▸ **Assigned task**
Scan the lines below for the string "distance" and report how many lines contain it, giving only the number.

Start of Task input

## src/hdl/rcsw_pkg.sv

```systemverilog
// ----------------------------------------------------------------------------
// rcsw_pkg
// Shared constants, types and helper functions for the rotor cipher core.
// ----------------------------------------------------------------------------
package rcsw_pkg;

   localparam int MAX_WHEELS        = 8;
   localparam int ALPHABET_SIZE     = 26;
   localparam int WHEEL_W           = (MAX_WHEELS > 1) ? $clog2(MAX_WHEELS) : 1;
   localparam int ENTRY_W           = $clog2(ALPHABET_SIZE);
   localparam int OFF_W             = ENTRY_W;
   localparam int CHAR_W            = 8;
   localparam int MOD_STEPS         = 255 / ALPHABET_SIZE;

   localparam logic [CHAR_W-1:0] LETTER_A          = 8'h41;
   localparam logic [CHAR_W-1:0] LETTER_Z          = 8'h5A;
   localparam logic [CHAR_W-1:0] LAST_LETTER_INDEX = 8'd25;

   typedef enum logic [1:0] {
      CMD_LOAD    = 2'd0,
      CMD_SET     = 2'd1,
      CMD_ENCRYPT = 2'd2,
      CMD_DECRYPT = 2'd3
   } cmd_type;

   // one wheel's wiring: all entries side by side
   typedef logic [ALPHABET_SIZE-1:0][CHAR_W-1:0] row_type;

   // x mod ALPHABET_SIZE for an 8-bit value: independent compares, last hit wins
   function automatic logic [OFF_W-1:0] mod_alpha(input logic [7:0] x);
      logic [7:0] r;
      r = x;
      for (int q = 1; q <= MOD_STEPS; q++) begin
         if (x >= 8'(q * ALPHABET_SIZE)) begin
            r = x - 8'(q * ALPHABET_SIZE);
         end
      end
      return OFF_W'(r);
   endfunction

   // 'A'..'Z' give 0..25, anything else 0
   function automatic logic [7:0] letter_index(input logic [CHAR_W-1:0] c);
      logic [7:0] k;
      k = 8'd0;
      if (c >= LETTER_A && c <= LETTER_Z) begin
         k = c - LETTER_A;
      end
      return k;
   endfunction

endpackage

```

## src/hdl/rotor_cipher_stepping_wheels_core.sv

```systemverilog
// ----------------------------------------------------------------------------
// rotor_cipher_stepping_wheels_core
// Multi-wheel rotor substitution cipher with odometer stepping.
// ----------------------------------------------------------------------------
// Each request transaction carries one command in req_tuser: load a wiring
// byte, set a wheel offset, encrypt or decrypt one byte. Every request gives
// exactly one response transaction. Load and set go from accept through the
// done state to the response register. Encrypt and decrypt pass the n wheels
// in use one at a time through the shared wheel unit, fed by a whole-row read
// of the wiring RAM, then step s wheels (1 to n, one per cycle); a decrypt
// that fails on a wheel stops there and returns 0 with the error flag, without
// stepping. req_tready is low while a request is being worked on; a finished
// response waits in the output register. The wiring RAM has no reset:
// encrypting or decrypting through an entry that was never loaded gives an
// undefined byte. The user must write wheels_in_use on the csr channel only
// while the core is idle; the core itself does not enforce it. 0 acts as 1 and
// values above the wheel count act as the wheel count.
// ----------------------------------------------------------------------------
module rotor_cipher_stepping_wheels_core (
   input  logic        clock,
   input  logic        reset,
   // request: tdata = wheel_sel[2:0], entry_index[7:3], position[15:8],
   //          char_in[23:16]; tuser = cmd[1:0]
   input  logic        req_tvalid,
   output logic        req_tready,
   input  logic [23:0] req_tdata,
   input  logic [1:0]  req_tuser,
   // response: tdata = char_out[7:0]; tuser = error[0]
   output logic        rsp_tvalid,
   input  logic        rsp_tready,
   output logic [7:0]  rsp_tdata,
   output logic        rsp_tuser,
   // wheels_in_use register
   input  logic        csr_valid,
   output logic        csr_ready,
   input  logic [3:0]  csr_data
);

   localparam int WW = rcsw_pkg::WHEEL_W;
   localparam int OW = rcsw_pkg::OFF_W;
   localparam int CW = rcsw_pkg::CHAR_W;

   typedef enum logic [3:0] {
      ST_IDLE = 4'b0001,
      ST_EVAL = 4'b0010,
      ST_STEP = 4'b0100,
      ST_DONE = 4'b1000
   } state_type;

   // request fields
   rcsw_pkg::cmd_type req_cmd;
   logic [2:0]        req_wheel_sel;
   logic [4:0]        req_entry_index;
   logic [7:0]        req_position;
   logic [7:0]        req_char_in;

   assign req_cmd         = rcsw_pkg::cmd_type'(req_tuser);
   assign req_wheel_sel   = req_tdata[2:0];
   assign req_entry_index = req_tdata[7:3];
   assign req_position    = req_tdata[15:8];
   assign req_char_in     = req_tdata[23:16];

   state_type         state_ff, state_in;
   logic [3:0]        wheels_ff;
   logic [WW-1:0]     wheel_ff, wheel_in;
   logic [WW-1:0]     last_ff, last_in;
   logic              backward_ff, backward_in;
   logic [CW-1:0]     char_ff, char_in;
   logic              err_ff, err_in;
   logic [OW-1:0]     offset_ff [rcsw_pkg::MAX_WHEELS];
   logic [OW-1:0]     offset_in [rcsw_pkg::MAX_WHEELS];
   logic              rsp_valid_ff, rsp_valid_in;
   logic [CW-1:0]     rsp_char_ff, rsp_char_in;
   logic              rsp_err_ff, rsp_err_in;

   logic              req_accept;
   logic              sel_ok;
   logic              wr_en;
   logic [3:0]        wheels_eff;
   logic [OW-1:0]     cur_offset;
   logic [OW-1:0]     stepped;
   logic              out_free;
   rcsw_pkg::row_type row;
   logic [CW-1:0]     unit_char;
   logic              unit_found;

   assign req_tready = (state_ff == ST_IDLE);
   assign req_accept = req_tvalid && req_tready;
   assign csr_ready  = 1'b1;

   assign sel_ok = (int'(req_wheel_sel) < rcsw_pkg::MAX_WHEELS);
   assign wr_en  = req_accept && (req_cmd == rcsw_pkg::CMD_LOAD) && sel_ok &&
                   (int'(req_entry_index) < rcsw_pkg::ALPHABET_SIZE);

   // clamp the wheel count into 1..MAX_WHEELS
   always_comb begin
      wheels_eff = wheels_ff;
      if (wheels_ff == 4'd0) begin
         wheels_eff = 4'd1;
      end else if (int'(wheels_ff) > rcsw_pkg::MAX_WHEELS) begin
         wheels_eff = 4'(rcsw_pkg::MAX_WHEELS);
      end
   end

   assign cur_offset = offset_ff[wheel_ff];
   assign stepped    = (int'(cur_offset) == rcsw_pkg::ALPHABET_SIZE - 1) ?
                       '0 : OW'(cur_offset + 1'b1);
   assign out_free   = !rsp_valid_ff || rsp_tready;

   // row read follows the wheel counter, so row always matches wheel_ff
   rcsw_wiring_ram u_ram (
      .clock    (clock),
      .wr_en    (wr_en),
      .wr_wheel (WW'(req_wheel_sel)),
      .wr_entry (rcsw_pkg::ENTRY_W'(req_entry_index)),
      .wr_data  (req_char_in),
      .rd_wheel (wheel_in),
      .rd_row   (row)
   );

   rcsw_wheel_unit u_unit (
      .row      (row),
      .offset   (cur_offset),
      .char_in  (char_ff),
      .backward (backward_ff),
      .char_out (unit_char),
      .found    (unit_found)
   );

   // sequencer
   always_comb begin
      state_in    = state_ff;
      wheel_in    = wheel_ff;
      last_in     = last_ff;
      backward_in = backward_ff;
      char_in     = char_ff;
      err_in      = err_ff;
      offset_in   = offset_ff;
      rsp_valid_in = rsp_valid_ff && !rsp_tready;
      rsp_char_in  = rsp_char_ff;
      rsp_err_in   = rsp_err_ff;

      unique case (state_ff)
         ST_IDLE: begin
            if (req_accept) begin
               char_in     = '0;
               err_in      = 1'b0;
               last_in     = WW'(wheels_eff - 4'd1);
               state_in    = ST_DONE;
               case (req_cmd)
                  rcsw_pkg::CMD_SET: begin
                     if (sel_ok) begin
                        offset_in[WW'(req_wheel_sel)] = rcsw_pkg::mod_alpha(req_position);
                     end
                  end
                  rcsw_pkg::CMD_ENCRYPT: begin
                     backward_in = 1'b0;
                     char_in     = req_char_in;
                     wheel_in    = '0;
                     state_in    = ST_EVAL;
                  end
                  rcsw_pkg::CMD_DECRYPT: begin
                     backward_in = 1'b1;
                     char_in     = req_char_in;
                     wheel_in    = WW'(wheels_eff - 4'd1);
                     state_in    = ST_EVAL;
                  end
                  default: begin
                     // load: RAM write happens on accept
                  end
               endcase
            end
         end
         ST_EVAL: begin
            if (!unit_found) begin
               // decrypt miss: no stepping
               char_in     = '0;
               err_in      = 1'b1;
               state_in    = ST_DONE;
            end else begin
               char_in     = unit_char;
               if (!backward_ff && wheel_ff == last_ff) begin
                  wheel_in = '0;
                  state_in = ST_STEP;
               end else if (backward_ff && wheel_ff == '0) begin
                  state_in = ST_STEP;
               end else if (backward_ff) begin
                  wheel_in = WW'(wheel_ff - 1'b1);
               end else begin
                  wheel_in = WW'(wheel_ff + 1'b1);
               end
            end
         end
         ST_STEP: begin
            // odometer: carry on while the wheel just advanced wrapped to 0
            offset_in[wheel_ff] = stepped;
            if (stepped == '0 && wheel_ff != last_ff) begin
               wheel_in = WW'(wheel_ff + 1'b1);
            end else begin
               state_in = ST_DONE;
            end
         end
         ST_DONE: begin
            if (out_free) begin
               rsp_valid_in = 1'b1;
               rsp_char_in  = char_ff;
               rsp_err_in   = err_ff;
               state_in     = ST_IDLE;
            end
         end
         default: begin
            state_in = ST_IDLE;
         end
      endcase
   end

   always_ff @(posedge clock) begin
      if (reset) begin
         state_ff     <= ST_IDLE;
         wheels_ff    <= 4'd1;
         wheel_ff     <= '0;
         rsp_valid_ff <= 1'b0;
         for (int w = 0; w < rcsw_pkg::MAX_WHEELS; w++) begin
            offset_ff[w] <= '0;
         end
      end else begin
         state_ff     <= state_in;
         wheel_ff     <= wheel_in;
         rsp_valid_ff <= rsp_valid_in;
         offset_ff    <= offset_in;
         if (csr_valid && csr_ready) begin
            wheels_ff <= csr_data;
         end
      end
   end

   // payload registers
   always_ff @(posedge clock) begin
      last_ff     <= last_in;
      backward_ff <= backward_in;
      char_ff     <= char_in;
      err_ff      <= err_in;
      rsp_char_ff <= rsp_char_in;
      rsp_err_ff  <= rsp_err_in;
   end

   assign rsp_tvalid = rsp_valid_ff;
   assign rsp_tdata  = rsp_char_ff;
   assign rsp_tuser  = rsp_err_ff;

endmodule

```

## src/hdl/rcsw_wiring_ram.sv

```systemverilog
// ----------------------------------------------------------------------------
// rcsw_wiring_ram
// Wiring store: one row per wheel, byte write, whole-row registered read.
// ----------------------------------------------------------------------------
module rcsw_wiring_ram (
   input  logic                        clock,
   input  logic                        wr_en,
   input  logic [rcsw_pkg::WHEEL_W-1:0] wr_wheel,
   input  logic [rcsw_pkg::ENTRY_W-1:0] wr_entry,
   input  logic [rcsw_pkg::CHAR_W-1:0]  wr_data,
   input  logic [rcsw_pkg::WHEEL_W-1:0] rd_wheel,
   output rcsw_pkg::row_type            rd_row
);

   rcsw_pkg::row_type mem [rcsw_pkg::MAX_WHEELS];
   rcsw_pkg::row_type rd_row_ff;

   always_ff @(posedge clock) begin
      if (wr_en) begin
         mem[wr_wheel][wr_entry] <= wr_data;
      end
      rd_row_ff <= mem[rd_wheel];
   end

   assign rd_row = rd_row_ff;

endmodule

```

## src/hdl/rcsw_wheel_unit.sv

```systemverilog
// ----------------------------------------------------------------------------
// rcsw_wheel_unit
// One wheel pass: forward lookup or backward search over a wiring row.
// ----------------------------------------------------------------------------
module rcsw_wheel_unit (
   input  rcsw_pkg::row_type            row,
   input  logic [rcsw_pkg::OFF_W-1:0]   offset,
   input  logic [rcsw_pkg::CHAR_W-1:0]  char_in,
   input  logic                         backward,
   output logic [rcsw_pkg::CHAR_W-1:0]  char_out,
   output logic                         found
);

   logic [rcsw_pkg::ALPHABET_SIZE-1:0] hit;
   logic [rcsw_pkg::ALPHABET_SIZE-1:0] hit_rot;
   logic [rcsw_pkg::OFF_W-1:0]         fwd_entry;
   logic [rcsw_pkg::OFF_W-1:0]         near_dist;
   logic [rcsw_pkg::CHAR_W-1:0]        back_char;

   // forward: entry (offset + letter) mod alphabet
   assign fwd_entry = rcsw_pkg::mod_alpha(8'(offset) + rcsw_pkg::letter_index(char_in));

   // backward: compare every entry, rotate so bit d means distance d from offset
   always_comb begin
      for (int e = 0; e < rcsw_pkg::ALPHABET_SIZE; e++) begin
         hit[e] = (row[e] == char_in);
      end
      for (int d = 0; d < rcsw_pkg::ALPHABET_SIZE; d++) begin
         hit_rot[d] = hit[rcsw_pkg::mod_alpha(8'(offset) + 8'(d))];
      end
   end

   // lowest distance wins
   always_comb begin
      near_dist = '0;
      for (int d = rcsw_pkg::ALPHABET_SIZE - 1; d >= 0; d--) begin
         if (hit_rot[d]) begin
            near_dist = rcsw_pkg::OFF_W'(d);
         end
      end
      back_char = (8'(near_dist) <= rcsw_pkg::LAST_LETTER_INDEX) ?
                  rcsw_pkg::LETTER_A + 8'(near_dist) : '0;
   end

   assign found    = backward ? (|hit) : 1'b1;
   assign char_out = backward ? back_char : row[fwd_entry];

endmodule

```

End of Task input

▸ **Task output**
2